Ces centrales sont également plus petites en taille, et moins chères à construire. A terme, TerraPower veut les construire pour un milliard de dollars. Les défenseurs de ces centrales soulignent également que sur la question épineuse des déchets le sodium est gagnant, car ces centrales produisent moins de déchets, car brûlant de manière plus efficace la matière première qu’est l’uranium, et même les différents types d’uranium, brut ou appauvri. Ces centrales pourraient même rebrûler les déchets des autres centrales, qui sont souvent encore riches en plutonium.

Une technologie encore sujette à controverse

Un panel de scientifiques indépendants, Union of Concerned Scientists, a analysé les risques et désavantages de cette technologie. Elle serait moins efficiente en termes de combustion d’uranium. Les centrales ne réduiraient pas non plus le nombre de déchets qui doivent être stockés sous terre.

Les chercheurs constatent également un risque pour la sécurité. Le sodium peut prendre feu s’il est exposé à l’air ou à l’eau, ce qui pourrait mener à une fusion du coeur (explosion), dû à un trop grand apport, incontrôlé, d’énergie. Cette technologie, ainsi que celle des sels fondus, est donc moins sure que les réacteurs classiques pour ces chercheurs.

Ils estiment également que l’argument de la rentabilité grâce à la production de centrales moins cher est faux, car ces centrales ne seront pas rentables avant au moins 20 ans, calculent-ils.

Encore du chemin à faire

Levesque explique qu’il reste encore des permis à obtenir, de la part de l’organe régulateur, qui sont chers, et qui demandent beaucoup d’examens.

L’uranium que TerraPower veut utiliser, enrichi de cinq à 20%, n’est pas encore commercialisé. L’uranium actuellement utilisé aux Etats-Unis et ailleurs est l’uranium 235, enrichi à 5%. Levesque estime tout de même qu’à terme, produire cet uranium aux Etats-Unis sera possible.

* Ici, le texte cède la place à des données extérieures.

This is an optimization exercise on Yosys and OpenROAD, whose aim is small area, not a production implementation. Only simulation tests tie the RTL to the original design; equivalence was not proved. Power figures rest on the tool's default switching activity, not on a simulated workload.

===== design.v =====
module wbt_lz_decoder (
    input  wire        clk,
    input  wire        rst,
    input  wire        start,
    input  wire        clear,
    /*verilator lint_off UNUSEDSIGNAL*/
    input  wire [3:0]  cfg_format,
    /*verilator lint_on UNUSEDSIGNAL*/
    input  wire        cfg_image,
    input  wire [15:0] cfg_base_len,
    input  wire [15:0] cfg_stride,
    input  wire [15:0] cfg_in_len,
    input  wire [15:0] cfg_out_len,
    output wire        in_rd_en,
    output wire [15:0] in_addr,
    input  wire [7:0]  in_rdata,
    output wire        out_we,
    output wire [15:0] out_waddr,
    output wire [7:0]  out_wdata,
    output wire        out_rd_en,
    output wire [15:0] out_raddr,
    input  wire [7:0]  out_rdata,
    output wire [1:0]  state,
    output wire [1:0]  err_kind,
    output wire [3:0]  err_cause,
    output wire [16:0] in_pos,
    output wire [15:0] out_pos,
    output wire [7:0]  bit_buf,
    output wire [3:0]  bit_cnt
);
    localparam [5:0] P_IDLE   = 6'd0,
                     P_INIT   = 6'd1,    
                     P_WSUB   = 6'd2,    
                     P_WEND   = 6'd3,    
                     P_PREFIX = 6'd4,
                     P_ALIGN  = 6'd5,
                     P_TOKEN  = 6'd6,
                     P_KBIT   = 6'd7,
                     P_FBIT   = 6'd8,
                     P_OFFLO  = 6'd9,
                     P_OFFHI  = 6'd10,
                     P_SEL    = 6'd11,
                     P_OCT1   = 6'd12,
                     P_OCT2   = 6'd13,
                     P_OCTX   = 6'd14,
                     P_EBIT   = 6'd15,
                     P_GZERO  = 6'd16,
                     P_GVAL   = 6'd17,
                     P_CHECK  = 6'd18,
                     P_COPY   = 6'd19,
                     P_LIT    = 6'd20,
                     P_DONE   = 6'd32;
    localparam [3:0] C_PREFIX      = 4'd1,
                     C_REFILL      = 4'd4,
                     C_RAW         = 4'd5,
                     C_BAD_PARAM   = 4'd8,
                     C_OFF_ZERO    = 4'd10,
                     C_OFF_BEFORE  = 4'd11,
                     C_LEN_OVERRUN = 4'd12,
                     C_GAMMA_OVF   = 4'd13;
    reg [5:0]  phase;
    reg        pend;            
    reg        one_byte;
    reg        use_ctx;
    reg        wide;            
    reg [15:0] blen;
    reg [15:0] stride;
    reg [15:0] in_len;
    reg [15:0] rem;             
    reg [16:0] ip;
    reg [15:0] cur;
    reg [7:0]  buf_r;
    reg [3:0]  cnt;
    reg [15:0] off;             
    reg        big;             
    reg [15:0] val;             
    reg        ovf;             
    reg [4:0]  zc;              
    reg [1:0]  bm1;             
    wire fin  = phase[5];
    wire busy = !fin && (phase != P_IDLE);
    assign state     = {fin, |phase[4:0]};
    assign err_cause = phase[3:0];
    assign err_kind  = {phase[3], !phase[3] && (phase[3:0] != 4'd0)};
    assign in_pos    = ip;
    assign out_pos   = cur;
    assign bit_buf   = buf_r;
    assign bit_cnt   = cnt;
    wire in_avail = ip < {1'b0, in_len};
    wire rem_zero = (rem == 16'd0);
    wire val_zero = (val == 16'd0);
    wire bit_now  = buf_r[7];
    wire [2:0] sel = val[2:0];
    wire sel_ge3  = sel[2] | (sel[1] & sel[0]);
    wire bit_phase = (phase == P_TOKEN && !rem_zero) || phase == P_KBIT ||
                     phase == P_FBIT || phase == P_SEL || phase == P_EBIT ||
                     phase == P_GZERO || phase == P_GVAL;
    wire take = bit_phase && !pend && (cnt != 4'd0);
    wire pre_more = (phase == P_PREFIX) && (cur != blen) && !rem_zero;
    wire raw_rd   = (phase == P_OFFLO) || (phase == P_OFFHI) || (phase == P_LIT) || pre_more;
    wire copy_more = (phase == P_COPY) && !(val_zero && bm1 == 2'd0);
    assign in_rd_en  = ((bit_phase && cnt == 4'd0) || raw_rd) && !pend && in_avail;
    assign in_addr   = ip[15:0];
    wire [16:0] src = {1'b0, cur} - {1'b0, off};    
    assign out_rd_en = copy_more && !pend;
    assign out_raddr = src[15:0];
    wire wr = pend && (pre_more || phase == P_LIT || phase == P_COPY);
    assign out_we    = wr;
    assign out_waddr = cur;
    assign out_wdata = (phase == P_COPY) ? out_rdata : in_rdata;
    wire add_sub = (phase == P_WSUB) || (phase == P_OCTX && sel == 3'd3);
    wire add_s   = (phase == P_INIT) || (phase == P_OCT1 && wide && sel_ge3) ||
                   (phase == P_OCTX && sel != 3'd3);
    wire [15:0] add_x = (add_s ? stride : blen) ^ {16{add_sub}};
    wire [16:0] asum  = {1'b0, off} + {1'b0, add_x} + {16'd0, add_sub};
    wire        aover = add_sub ? !asum[16] : asum[16];
    wire [16:0] need = {1'b0, val} + {15'd0, bm1};
    wire bad_param = (cfg_image && cfg_base_len == 16'd0) || cfg_format[1];
    always @(posedge clk) begin
        if (rst) begin
            phase <= P_IDLE;
            ip    <= 17'd0;
            cur   <= 16'd0;
            buf_r <= 8'd0;
            cnt   <= 4'd0;
        end else if (start && !busy) begin
            one_byte <= cfg_format[3];
            use_ctx  <= cfg_format[0] & cfg_image;
            blen     <= cfg_image ? cfg_base_len : 16'd1;
            stride   <= cfg_stride;
            in_len   <= cfg_in_len;
            rem      <= cfg_out_len;
            ip       <= 17'd0;
            cur      <= 16'd0;
            buf_r    <= 8'd0;
            cnt      <= 4'd0;
            off      <= 16'd0;
            big      <= 1'b0;
            zc       <= 5'd0;
            pend     <= 1'b0;
            phase    <= bad_param ? {2'b10, C_BAD_PARAM} : P_INIT;
        end else if (clear && fin) begin
            phase <= P_IDLE;
        end else begin
            if (!(phase == P_WSUB || phase == P_GZERO || phase == P_GVAL))
                zc <= 5'd0;
            if (wr) begin
                cur <= cur + 16'd1;
                rem <= rem - 16'd1;
            end
            if (bit_phase) begin
                if (pend) begin
                    buf_r <= in_rdata;
                    cnt   <= 4'd8;
                    ip    <= ip + 17'd1;
                    pend  <= 1'b0;
                end else if (cnt == 4'd0) begin
                    if (!in_avail) phase <= {2'b10, C_REFILL};
                    else           pend  <= 1'b1;
                end else begin
                    buf_r <= {buf_r[6:0], 1'b0};
                    cnt   <= cnt - 4'd1;
                end
            end
            if (raw_rd) begin
                if (pend) begin
                    ip   <= ip + 17'd1;
                    pend <= 1'b0;
                end else if (!in_avail) begin
                    phase <= {2'b10, (phase == P_PREFIX) ? C_PREFIX : C_RAW};
                end else begin
                    pend <= 1'b1;
                end
            end
            case (phase)
                P_INIT: begin
                    off   <= asum[15:0];
                    phase <= P_WSUB;
                end
                P_WSUB: begin
                    off <= asum[15:0];
                    big <= big | aover;
                    zc  <= zc + 5'd1;
                    if (zc == 5'd4) phase <= P_WEND;
                end
                P_WEND: begin
                    wide  <= !big && (off != 16'd0);
                    phase <= P_PREFIX;
                end
                P_PREFIX: begin
                    if (!pre_more) phase <= rem_zero ? P_DONE : P_ALIGN;
                end
                P_ALIGN: begin
                    if (ip[1:0] != 2'd0) ip <= ip + 17'd1;
                    else                 phase <= P_TOKEN;
                end
                P_TOKEN: begin
                    if (rem_zero) begin
                        phase <= P_DONE;
                    end else if (take) begin
                        big <= 1'b0;
                        off <= 16'd0;
                        if (bit_now)       phase <= P_LIT;
                        else if (use_ctx)  phase <= P_KBIT;
                        else if (one_byte) begin bm1 <= 2'd1; phase <= P_OFFLO; end
                        else               phase <= P_FBIT;
                    end
                end
                P_LIT: begin
                    if (pend) phase <= P_TOKEN;
                end
                P_KBIT: begin
                    if (take) begin
                        if (bit_now) begin
                            val   <= 16'd1;
                            bm1   <= (blen == 16'd1) ? 2'd1 : 2'd0;
                            phase <= P_SEL;
                        end else if (one_byte) begin
                            bm1   <= 2'd1;
                            phase <= P_OFFLO;
                        end else begin
                            phase <= P_FBIT;
                        end
                    end
                end
                P_FBIT: begin
                    if (take) begin
                        bm1   <= bit_now ? 2'd1 : 2'd2;
                        phase <= P_OFFLO;
                    end
                end
                P_OFFLO: begin
                    if (pend) begin
                        off   <= {8'd0, in_rdata};
                        phase <= (bm1 == 2'd2) ? P_OFFHI : P_EBIT;
                    end
                end
                P_OFFHI: begin
                    if (pend) begin
                        off[15:8] <= in_rdata;
                        phase     <= P_EBIT;
                    end
                end
                P_SEL: begin
                    if (take) begin
                        val <= {val[14:0], bit_now};
                        if (val[2]) phase <= P_OCT1;
                    end
                end
                P_OCT1: begin
                    off <= asum[15:0];
                    big <= big | aover;
                    if (wide && (sel == 3'd3 || sel == 3'd7)) phase <= P_OCTX;
                    else                                      phase <= P_OCT2;
                end
                P_OCT2: begin
                    if (sel[1:0] == 2'd0 && (!sel[2] || wide)) begin
                        phase <= P_EBIT;
                    end else begin
                        off <= asum[15:0];
                        big <= big | aover;
                        val <= val - 16'd1;
                    end
                end
                P_OCTX: begin
                    off   <= asum[15:0];
                    big   <= big | aover;
                    phase <= P_EBIT;
                end
                P_EBIT: begin
                    if (take) begin
                        ovf <= 1'b0;
                        if (bit_now) begin
                            val   <= 16'd1;
                            phase <= P_CHECK;
                        end else begin
                            phase <= P_GZERO;
                        end
                    end
                end
                P_GZERO: begin
                    if (take) begin
                        if (bit_now) begin
                            val   <= 16'd1;
                            phase <= (zc == 5'd0) ? P_CHECK : P_GVAL;
                        end else if (zc == 5'd31) begin
                            phase <= {2'b10, C_GAMMA_OVF};
                        end else begin
                            zc <= zc + 5'd1;
                        end
                    end
                end
                P_GVAL: begin
                    if (take) begin
                        val <= {val[14:0], bit_now};
                        ovf <= ovf | val[15];
                        zc  <= zc - 5'd1;
                        if (zc == 5'd1) phase <= P_CHECK;
                    end
                end
                P_CHECK: begin
                    if (!big && off == 16'd0)
                        phase <= {2'b10, C_OFF_ZERO};
                    else if (big || src[16])
                        phase <= {2'b10, C_OFF_BEFORE};
                    else if (ovf || need > {1'b0, rem})
                        phase <= {2'b10, C_LEN_OVERRUN};
                    else
                        phase <= P_COPY;
                end
                P_COPY: begin
                    if (pend) begin
                        pend <= 1'b0;
                        if (!val_zero) val <= val - 16'd1;
                        else           bm1 <= bm1 - 2'd1;
                    end else if (copy_more) begin
                        pend <= 1'b1;
                    end else begin
                        phase <= P_TOKEN;
                    end
                end
                default: ;
            endcase
        end
    end
endmodule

Verdir le parc énergétique

Comme indiqué, la région est encore fort dépendante du charbon. L’énergie créée par TerraPower sera fournie au distributeur Rocky Mountain Power, qui attend cette énergie pour décarboniser son offre. A noter que la classification du nucléaire comme énergie verte fait souvent débat, jusqu’au sein du Green Deal de l’UE, car même s’il n’émet pas de CO2, il créé des déchets radioactifs qu’on est incapable, pour l’heure, de recycler.

Le distributeur parie aussi sur l’éolien. Il a construit des éoliennes qui produisent 2.000 mégawatts, dans le Wyoming, et compte en construire encore bien plus.

Le nucléaire semble être un débat sans fin. Des pays investissent dans des nouvelles technologies, d’autres, comme la Belgique, arrêtent complètement cette source d’énergie pour miser sur d’autres technologies. Avec nos besoins en énergie augmentant constamment, ce débat risque de rester sur le devant de la scène encore un bout de temps.